The Comforts of a Muddy Saturday by Alexander Mc Call Smith
Alexander Mc Call Smith’s books, whether set in Mma. Ramotswe's Africa or Isabel Dalhousie's Edinburgh, hover sweetly and delicately around their environments like butterflies above a flower. The locations are lovingly rendered and melded seamlessly into the plots. Mma. Ramotswe, the lead character in his Number One Ladies Detective Agency series, is unaware that she is a philosopher. Isabel Dalhousie, the central heroine in The Comforts of a Muddy Saturday is literally a philosopher. She is a funny, self-deprecating, attractive, and financially independent woman, who when not editing her journal called "The Review of Applied Ethics", spends her time nosing about Edinburgh's numerous cafes, galleries, concert halls, and lecture venues. In each waking moment she conducts slyly humorous internal debates on the moral significance of the interactions she is experiencing. These deliberations range from musings on the language development of her infant son and doubts about the friends of the father of her child to the murky levels of truth surrounding the life of a depressed medical doctor whose career has been ruined by accusations of manipulating results in a drug company research project.
Mc Call Smith gives Ms. Dalhousie a reputation for both inserting and being asked to insert herself into other folks' ethical dilemmas, but he also differentiates her from the legions of "gotcha" journalists who seem to be prying only to score media points. He has her say, "It had always struck her as wrong that we should judge ourselves--or, more usually, others--by single acts, as if a single snapshot said anything about what a person had been like over the whole course of his life." How refreshing to acknowledge that most lives are a combination of rights and wrongs. Even more refreshing is the view that you should not be saddled for eternity by a single mistake. Amends are possible and acceptable. Would that today's politicians, who would often have you judge their opponents solely by past associations rather than present programs, might read this book.
As Dalhousie’s interactions with her lover, her infant son, her sister, and the embattled doctor evolve, she becomes painfully aware that she was wrong on just about every judgment she made. The lesson is clear and sobering. Beware of presumption when speculating on feelings and/or motivations in others. "The moral account book (of others), wherever it is-- in some distant metaphysical databank or just in the heart--should never be contemplated, or dwelt upon."

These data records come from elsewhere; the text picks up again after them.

===== src/rtl/hazard_unit_mw.sv =====
// Hazard unit with variable-latency data memory support.
// Optional performance counters: define HAZARD_PERF_CNT_EN.
module hazard_unit_mw
  import riscv_hazard_pkg::*;
#(
  parameter int unsigned REG_ADDR_W  = 5,
  parameter int unsigned MEM_TIMEOUT = 15,
  parameter int unsigned CNT_W       = 32
) (
  input  logic                  clk,
  input  logic                  reset,
  input  logic [REG_ADDR_W-1:0] Rs1D,
  input  logic [REG_ADDR_W-1:0] Rs2D,
  input  logic [REG_ADDR_W-1:0] Rs1E,
  input  logic [REG_ADDR_W-1:0] Rs2E,
  input  logic [REG_ADDR_W-1:0] RdE,
  input  logic [1:0]            ResultSrcE,
  input  logic                  PCSrcE,
  input  logic                  RegWriteM,
  input  logic [REG_ADDR_W-1:0] RdM,
  input  logic                  MemReqM,
  input  logic                  MemReadyM,
  input  logic                  RegWriteW,
  input  logic [REG_ADDR_W-1:0] RdW,
  output logic                  StallF,
  output logic                  StallD,
  output logic                  StallE,
  output logic                  StallM,
  output logic                  FlushD,
  output logic                  FlushE,
  output logic                  FlushW,
  output logic [1:0]            ForwardAE,
  output logic [1:0]            ForwardBE,
  output logic                  mem_timeout,
  output logic [CNT_W-1:0]      stall_cycles,
  output logic [CNT_W-1:0]      flush_count
);

  localparam logic [WAIT_CNT_W-1:0] TMO = WAIT_CNT_W'(MEM_TIMEOUT);

  logic                  mem_stall;
  logic                  lw_stall;
  hz_state_t             state_q, state_d;
  logic [WAIT_CNT_W-1:0] wait_cnt_q, wait_cnt_d;
  logic [WAIT_CNT_W-1:0] wait_inc;
  logic                  mem_timeout_q, mem_timeout_d;
  logic                  tmo_hit;

  hazard_fwd_sel #(.REG_ADDR_W(REG_ADDR_W)) u_fwd_a (
    .rs_e(Rs1E), .reg_write_m(RegWriteM), .rd_m(RdM),
    .reg_write_w(RegWriteW), .rd_w(RdW), .fwd_sel_c(ForwardAE)
  );

  hazard_fwd_sel #(.REG_ADDR_W(REG_ADDR_W)) u_fwd_b (
    .rs_e(Rs2E), .reg_write_m(RegWriteM), .rd_m(RdM),
    .reg_write_w(RegWriteW), .rd_w(RdW), .fwd_sel_c(ForwardBE)
  );

  // Stall/flush priority: an unacknowledged memory access freezes everything
  // and defers branch flush and load-use bubble until release.
  always_comb begin
    mem_stall = MemReqM && !MemReadyM;
    lw_stall  = (ResultSrcE == RESULT_SRC_LOAD) && (RdE != '0) &&
                ((RdE == Rs1D) || (RdE == Rs2D));
    StallF    = mem_stall || lw_stall;
    StallD    = mem_stall || lw_stall;
    StallE    = mem_stall;
    StallM    = mem_stall;
    FlushW    = mem_stall;
    FlushD    = !mem_stall && PCSrcE;
    FlushE    = !mem_stall && (lw_stall || PCSrcE);
  end

  // Wait-state register, wait counter and sticky timeout flag.
  always_ff @(posedge clk) begin
    if (reset) begin
      state_q       <= RUN;
      wait_cnt_q    <= '0;
      mem_timeout_q <= 1'b0;
    end else begin
      state_q       <= state_d;
      wait_cnt_q    <= wait_cnt_d;
      mem_timeout_q <= mem_timeout_d;
    end
  end

  // Count of consecutive stall cycles including this one, saturating.
  always_comb begin
    wait_inc = WAIT_CNT_W'(1);
    if (state_q != RUN) begin
      wait_inc = (wait_cnt_q >= TMO) ? TMO : (wait_cnt_q + WAIT_CNT_W'(1));
    end
    tmo_hit = mem_stall && (wait_inc == TMO);
  end

  // Next-state logic.
  always_comb begin
    state_d = state_q;
    unique case (state_q)
      RUN:      if (mem_stall) state_d = tmo_hit ? TIMEOUT : MEM_WAIT;
      MEM_WAIT: if (!mem_stall) state_d = RUN;
                else if (tmo_hit) state_d = TIMEOUT;
      TIMEOUT:  if (!mem_stall) state_d = RUN;
      default:  state_d = RUN;
    endcase
  end

  // FSM-controlled outputs: wait counter reload/increment and timeout set.
  always_comb begin
    wait_cnt_d    = mem_stall ? wait_inc : '0;
    mem_timeout_d = mem_timeout_q || tmo_hit;
  end

  assign mem_timeout = mem_timeout_q;

`ifdef HAZARD_PERF_CNT_EN
  logic [CNT_W-1:0] stall_cycles_q, stall_cycles_d;
  logic [CNT_W-1:0] flush_count_q, flush_count_d;

  // Saturating event counters.
  always_comb begin
    stall_cycles_d = stall_cycles_q;
    flush_count_d  = flush_count_q;
    if ((StallF || StallD || StallE || StallM) && (stall_cycles_q != '1)) begin
      stall_cycles_d = stall_cycles_q + CNT_W'(1);
    end
    if ((FlushD || FlushE) && (flush_count_q != '1)) begin
      flush_count_d = flush_count_q + CNT_W'(1);
    end
  end

  // Counter registers.
  always_ff @(posedge clk) begin
    if (reset) begin
      stall_cycles_q <= '0;
      flush_count_q  <= '0;
    end else begin
      stall_cycles_q <= stall_cycles_d;
      flush_count_q  <= flush_count_d;
    end
  end

  assign stall_cycles = stall_cycles_q;
  assign flush_count  = flush_count_q;
`else
  assign stall_cycles = '0;
  assign flush_count  = '0;
`endif

endmodule
### config.mk
export PLATFORM = sky130hd
export DESIGN_NAME = pll_rst_seq
export DESIGN_NICKNAME = d
export VERILOG_FILES = /design/src/rtl/pll_rst_seq.sv
export SDC_FILE = /design/constraint.sdc
export NUM_CORES = 1
export LEC_CHECK = 0
export BUFFER_PORTS_ARGS = -buffer_cell sky130_fd_sc_hd__buf_2
export CAP_MARGIN = 20
export CELL_PAD_IN_SITES_DETAIL_PLACEMENT = 1
export CELL_PAD_IN_SITES_GLOBAL_PLACEMENT = 1
export CORE_MARGIN = 2
export CORE_UTILIZATION = 49
export CTS_CLUSTER_SIZE = 12
export DETAILED_ROUTE_END_ITERATION = 8
export GPL_ROUTABILITY_DRIVEN = 1
export GPL_TIMING_DRIVEN = 0
export PLACE_DENSITY = 0.91
export SLEW_MARGIN = 10
export SYNTH_ARGS = -nofsm -noshare
export SYNTH_HDL_FRONTEND = slang
export SYNTH_SLANG_ARGS = --single-unit
### constraint.sdc
create_clock -name clkin1 -period 9.1 [get_ports clkin1]
set_clock_uncertainty 0.15 [all_clocks]
set_input_delay 0.455 -clock clkin1 [delete_from_list [all_inputs] [get_ports clkin1]]
set_output_delay 0.455 -clock clkin1 [all_outputs]
set_load 0.005 [all_outputs]
### src/rtl/pll_rst_seq.sv
// PLL supervisor and channel reset sequencer on the free-running clkin1 domain.
// Optional macro PLL_RST_SEQ_LOSS_CNT_EN adds a saturating lock-loss counter output.
module pll_rst_seq #(
  parameter int NUM_CH              = 2,
  parameter int RST_HOLD_CYCLES     = 16,
  parameter int LOCK_STABLE_CYCLES  = 1024,
  parameter int LOCK_TIMEOUT_CYCLES = 65536,
  parameter int CH_GAP_CYCLES       = 8,
  parameter int MAX_RETRY           = 3
) (
  input  logic              clkin1,
  input  logic              rst,
  input  logic              pll_lock,
  input  logic              force_relock,
  output logic              pll_rst,
  output logic [NUM_CH-1:0] ch_rst,
  output logic              all_ready,
  output logic              fail,
  output logic [2:0]        state,
  output logic [3:0]        retry_cnt
`ifdef PLL_RST_SEQ_LOSS_CNT_EN
  ,
  output logic [15:0]       loss_cnt
`endif
);

  localparam int MAX_A = (RST_HOLD_CYCLES > LOCK_STABLE_CYCLES) ? RST_HOLD_CYCLES : LOCK_STABLE_CYCLES;
  localparam int MAX_B = (LOCK_TIMEOUT_CYCLES > CH_GAP_CYCLES) ? LOCK_TIMEOUT_CYCLES : CH_GAP_CYCLES;
  localparam int MAX_P = (MAX_A > MAX_B) ? MAX_A : MAX_B;
  localparam int CNT_W = $clog2(MAX_P + 1);
  localparam int IDX_W = (NUM_CH > 1) ? $clog2(NUM_CH) : 1;

  localparam logic [CNT_W-1:0] HOLD_LAST = CNT_W'(RST_HOLD_CYCLES - 1);
  localparam logic [CNT_W-1:0] TO_LAST   = CNT_W'(LOCK_TIMEOUT_CYCLES - 1);
  localparam logic [CNT_W-1:0] STB_LAST  = CNT_W'(LOCK_STABLE_CYCLES - 1);
  localparam logic [CNT_W-1:0] GAP_LAST  = CNT_W'(CH_GAP_CYCLES - 1);
  localparam logic [IDX_W-1:0] LAST_IDX  = IDX_W'(NUM_CH - 1);
  localparam logic [3:0]       RETRY_MAX = 4'(MAX_RETRY);

  typedef enum logic [2:0] {
    S_RESET_PLL = 3'd0,
    S_WAIT_LOCK = 3'd1,
    S_STABLE    = 3'd2,
    S_RELEASE   = 3'd3,
    S_RUN       = 3'd4,
    S_FAIL      = 3'd5
  } state_t;

  state_t              state_q, state_d;
  logic [CNT_W-1:0]    cnt_q, cnt_d;
  logic [IDX_W-1:0]    idx_q, idx_d;
  logic [3:0]          retry_q, retry_d;
  logic                lock_meta_q, lock_s_q;
  logic                pll_rst_q, pll_rst_d;
  logic [NUM_CH-1:0]   ch_rst_q, ch_rst_d;
  logic                all_ready_q, all_ready_d;
  logic                fail_q, fail_d;

  // Two-flop synchroniser; only lock_s_q is ever consumed downstream.
  always_ff @(posedge clkin1 or posedge rst) begin
    if (rst) begin
      lock_meta_q <= 1'b0;
      lock_s_q    <= 1'b0;
    end else begin
      lock_meta_q <= pll_lock;
      lock_s_q    <= lock_meta_q;
    end
  end

  always_ff @(posedge clkin1 or posedge rst) begin
    if (rst) begin
      state_q     <= S_RESET_PLL;
      cnt_q       <= '0;
      idx_q       <= '0;
      retry_q     <= '0;
      pll_rst_q   <= 1'b1;
      ch_rst_q    <= '1;
      all_ready_q <= 1'b0;
      fail_q      <= 1'b0;
    end else begin
      state_q     <= state_d;
      cnt_q       <= cnt_d;
      idx_q       <= idx_d;
      retry_q     <= retry_d;
      pll_rst_q   <= pll_rst_d;
      ch_rst_q    <= ch_rst_d;
      all_ready_q <= all_ready_d;
      fail_q      <= fail_d;
    end
  end

  always_comb begin
    state_d = state_q;
    cnt_d   = cnt_q;
    idx_d   = idx_q;
    retry_d = retry_q;
    if (force_relock) begin
      state_d = S_RESET_PLL;
      cnt_d   = '0;
      idx_d   = '0;
      retry_d = '0;
    end else begin
      case (state_q)
        S_RESET_PLL: begin
          if (cnt_q == HOLD_LAST) begin
            state_d = S_WAIT_LOCK;
            cnt_d   = '0;
          end else begin
            cnt_d = cnt_q + 1'b1;
          end
        end
        S_WAIT_LOCK: begin
          if (lock_s_q) begin
            state_d = S_STABLE;
            cnt_d   = '0;
          end else if (cnt_q == TO_LAST) begin
            retry_d = retry_q + 4'd1;
            cnt_d   = '0;
            state_d = (retry_q + 4'd1 == RETRY_MAX) ? S_FAIL : S_RESET_PLL;
          end else begin
            cnt_d = cnt_q + 1'b1;
          end
        end
        S_STABLE: begin
          if (!lock_s_q) begin
            state_d = S_WAIT_LOCK;
            cnt_d   = '0;
          end else if (cnt_q == STB_LAST) begin
            // With a single channel, releasing bit 0 already completes the sequence.
            state_d = (NUM_CH == 1) ? S_RUN : S_RELEASE;
            cnt_d   = '0;
            idx_d   = '0;
            retry_d = '0;
          end else begin
            cnt_d = cnt_q + 1'b1;
          end
        end
        S_RELEASE: begin
          if (!lock_s_q) begin
            state_d = S_RESET_PLL;
            cnt_d   = '0;
            idx_d   = '0;
            retry_d = '0;
          end else if (cnt_q == GAP_LAST) begin
            cnt_d = '0;
            idx_d = idx_q + 1'b1;
            if (idx_q + 1'b1 == LAST_IDX) state_d = S_RUN;
          end else begin
            cnt_d = cnt_q + 1'b1;
          end
        end
        S_RUN: begin
          if (!lock_s_q) begin
            state_d = S_RESET_PLL;
            cnt_d   = '0;
            idx_d   = '0;
            retry_d = '0;
          end
        end
        S_FAIL: ;
        default: begin
          state_d = S_RESET_PLL;
          cnt_d   = '0;
          idx_d   = '0;
          retry_d = '0;
        end
      endcase
    end
  end

  // Outputs are decoded from the next state so they register together with it.
  always_comb begin
    pll_rst_d   = (state_d == S_RESET_PLL) || (state_d == S_FAIL);
    all_ready_d = (state_d == S_RUN);
    fail_d      = (state_d == S_FAIL);
    ch_rst_d    = '1;
    for (int i = 0; i < NUM_CH; i++) begin
      if (state_d == S_RUN)          ch_rst_d[i] = 1'b0;
      else if (state_d == S_RELEASE) ch_rst_d[i] = (i > int'(idx_d));
    end
  end

  assign pll_rst   = pll_rst_q;
  assign ch_rst    = ch_rst_q;
  assign all_ready = all_ready_q;
  assign fail      = fail_q;
  assign state     = state_q;
  assign retry_cnt = retry_q;

`ifdef PLL_RST_SEQ_LOSS_CNT_EN
  logic [15:0] loss_q;
  logic        loss_evt;

  assign loss_evt = ((state_q == S_RELEASE) || (state_q == S_RUN)) && !lock_s_q;

  // Survives force_relock on purpose; only rst clears the history.
  always_ff @(posedge clkin1 or posedge rst) begin
    if (rst)                            loss_q <= '0;
    else if (loss_evt && loss_q != '1)  loss_q <= loss_q + 16'd1;
  end

  assign loss_cnt = loss_q;
`endif

endmodule

==> results.ini <==
[synthesis]
yosys_warnings=0
netlist_area_mm2=0.00196
synth_compound_area_share_pct=22.1
syn-num-nets=228
postSynth.asyncResetShare_pct=100
synth_simple_gate_area_share_pct=27.1
synth_top_family_by_area=simple AND/OR/NAND/NOR gates
seq_area_frac_synth_pct=41.0
synth_area_per_cell_um2=8.96
yosysUniqueCellTypes=55
synth_edf_count=0
synth_flop_cell=dfrtp_1
muxShareOfSynthArea_pct=0.510
synth_fa_ha_area_share_pct=3.19
synth-xor-area-share_pct=1.78
synth_seq_cells=32
synthCells=219

[clock_network]
cts-hold-fix-buffers=0
htreeDepth=2
cts_buffers=5
cts_sinks=32
clockBufferDepth=2
root_buffer=clkbuf_8
path_clk_slew_ns=0.07
cts_tree=yes
cts_resized=0
postCtsSetupRepairBufs=0
clock_latency_ns=0.29

[floorplanning]
rows=23
placeableCoreArea_mm2=0.00391
die_h_um=67.3
io_pins=16
die_w_um=67.3
initial_core_util_pct=50.2
die_area_mm2=0.00453

[finish]
final_cells=293
areaGrowthSynthToFinish_pct=14.1
drive_gt1_share_pct=16.9
fill_cells=476
antenna_cells=0
fin_nets=251
design_area_mm2=0.00224

[placement]
port_buffers=15
dpl.cell_count=285
gp_congestion=0.851
place_hpwl_um=3870
dpl_worst_slack_ns=5.66
placed_area_mm2=0.00213

[outcome]
status=completed

[drt]
drt-total-wl_um=5330
vias_per_cell=6.13
dr.first_iter.drc_count=142
drc=0
dr.pass1.iters=4
via_count=1796
routedWlPerCell_um=18.2
ant_nets=0

[sta]
fmax_ghz=0.287
min_period_over_period_pct=38.2
final_hold_viol_count=0
worstMarginPinSlew_ns=0.731
rsz0062_at_grt=false
slew_violations=0
relSlewSlack_pct=51.2
fin_ws_ns=5.62
min_period_ns=3.48
finalSetupTns_ns=0
final-setup-viol-count=0

[power_and_ir_drop]
p_per_area_mw_per_mm2=149
p_leak_nw=0.994
ir_drop_uv=103

[global_routing]
grt-ovfl-total=0
antenna_found_initial=0
grt_max_degree=18
grt_pass1_wl_um=9260
grt_usage_pct=27.6
grt_pass1_vias=1888

[critical_path]
worstPathArrival_ns=3.56
critPathSlowestCell=dfrtp_1
required_ns=9.19
worstSetupPathType=flop to flop
startpoint_type=flop
crit_fanout=10
max_stage_delay_ns=0.42
path_cells=ha_1 > nand3_1 > or3_1 > buf_2 > nor2_1 > and3_1 > ha_1 > nand2_1 > a211oi_1 > nand3_1 > and3_1 > and3_4 > o21ba_1
end_kind=flop

[hold_path]
hold_class=primary input to flop

[flow_run]
max_cap_violations=0

-- cells by family (layout without fill, tap and decap cells) --
kind of cell / count (synthesis) / after routing
buffers and inverters: 20 / 44
muxes: 1 / 1
adders and majority gates: 5 / 5
DFF: 32 / 32
and+or+nand+nor: 96 / 96
xor gates and xnor gates: 4 / 4
AOI/OAI and AO/OA: 61 / 61
-- layer usage --
metal | GRT usage [%] | part of all wire (%)
met5 | 0 | 0
met4 | 7.65 | 1.0
met3 | 5.33 | 3.4
met1 | 33.4 | 44
met2 | 49.6 | 51
-- cells in the mapped netlist (3+ instances only) --
master	number	area share, %
xor2_1	3	1.3
dfrtp_1	29	37
dfstp_2	3	4.0
a22o_1	3	1.3
nand2_1	23	4.4
o211ai_1	3	1.1
or3_1	3	0.96
nor4_2	3	1.9
nor4_1	5	1.6
a31oi_1	7	2.2
clkbuf_1	6	1.1
a21oi_1	13	3.3
nor2_1	14	2.7
inv_1	11	2.1
o21ai_0	11	2.8
nand2b_1	4	1.3
nor3_1	6	1.5
ha_1	5	3.2
and3_1	6	1.9
a21o_1	3	1.1
nand4_1	4	1.3
nand3_1	15	3.8
-- state kept, by name (all words and copies together) (netlist names) --
| name | flops |
|---|---|
| all_ready | 1 |
| ch_rst | 2 |
| cnt_q | 17 |
| fail | 1 |
| idx_q | 1 |
| lock_meta_q | 1 |
| lock_s_q | 1 |
| pll_rst | 1 |
| retry_cnt | 4 |
| state | 3 |
-- worst max-delay path: cells and delay by family (launching register included) --
kind	cells	cell delay (ns)
buffers and inverters	1	0.19
AND/OR/NAND/NOR	8	1.63
adder cells (fa/ha/maj)	2	0.53
flip-flops	1	0.42
AO/OA/AOI/OAI	2	0.51
-- path summary, 6_finish.rpt --
path	start	end	slack [ns]	depth (start not counted)
min in group asynchronous	rst	lock_meta_q$_DFF_PP0_	0.13	2
worst min-delay path	pll_lock	lock_meta_q$_DFF_PP0_	0.12	1
worst min register to register	lock_meta_q$_DFF_PP0_	lock_s_q$_DFF_PP0_	0.21	0
worst max register to register	cnt_q[0]$_DFFE_PP0P_	ch_rst[1]$_DFF_PP1_	5.62	13
max in group asynchronous	rst	ch_rst[1]$_DFF_PP1_	8.06	3
worst max-delay path	cnt_q[0]$_DFFE_PP0P_	ch_rst[1]$_DFF_PP1_	5.62	13
-- report_power, final --
group | leakage, nW | switching (mW) | internal [mW]
combinational | 0.512 | 0.0189 | 0.0155
sequential | 0.428 | 0.0107 | 0.150
clock | 0.0541 | 0.0572 | 0.0810
total | 0.994 | 0.0867 | 0.246
-- cell usage in the layout (no fill, tap or decap), types with 3 or more instances in the layout --
master,netlist,layout
nor2_1,14,14
clkbuf_8,0,5
ha_1,5,5
nand2b_1,4,4
and3_1,6,6
a21o_1,3,3
xor2_1,3,3
inv_1,11,11
dfstp_2,3,3
nor4_2,3,3
nor3_1,6,6
a22o_1,3,3
or3_1,3,3
nor4_1,5,5
nand4_1,4,4
o211ai_1,3,3
nand2_1,23,23
a21oi_1,13,13
nand3_1,15,15
o21ai_0,11,11
clkbuf_1,6,6
buf_2,2,17
a31oi_1,7,7
dfrtp_1,29,29
-- cell type report --
| type | instances | area (µm²) | area share (%) |
|---|---|---|---|
| tap | 50 | 62.6 | 2.79 |
| multi-input combinational | 167 | 1070 | 47.9 |
| timing repair buffer | 16 | 103 | 4.58 |
| inverter | 11 | 41.3 | 1.84 |
| sequential | 32 | 805 | 35.9 |
| clock inverter | 3 | 42.5 | 1.90 |
| clock buffer | 5 | 68.8 | 3.07 |
| buffer | 9 | 43.8 | 1.96 |
-- metrics by stage --
stage / hold slack, ns / total power, mW / utilization, %
after floorplan: 0.181 / 0.185 / -
after global placement: 0.183 / 0.194 / 53.7
after detailed placement: 0.199 / 0.198 / 54.4
after CTS: 0.120 / 0.335 / 57.2
after global routing: 0.107 / 0.350 / 57.2
final: 0.122 / 0.333 / 57.2
Note: power is estimated with default switching activity, not from simulation.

The Comforts of a Muddy Saturday ends, as most of the McCall Smith books do, in quiet contemplation of nature. You are left to speculate on the natural world, the simple sowing and planting of seeds, and the wonders of human love. You will not be disappointed in the answers.
(For additional book reviews by Jim De Young check out the web site of the Warren County Public Library in Monmouth, IL)
Do you want an advance look at a new McCall Smith novel? Check it out here.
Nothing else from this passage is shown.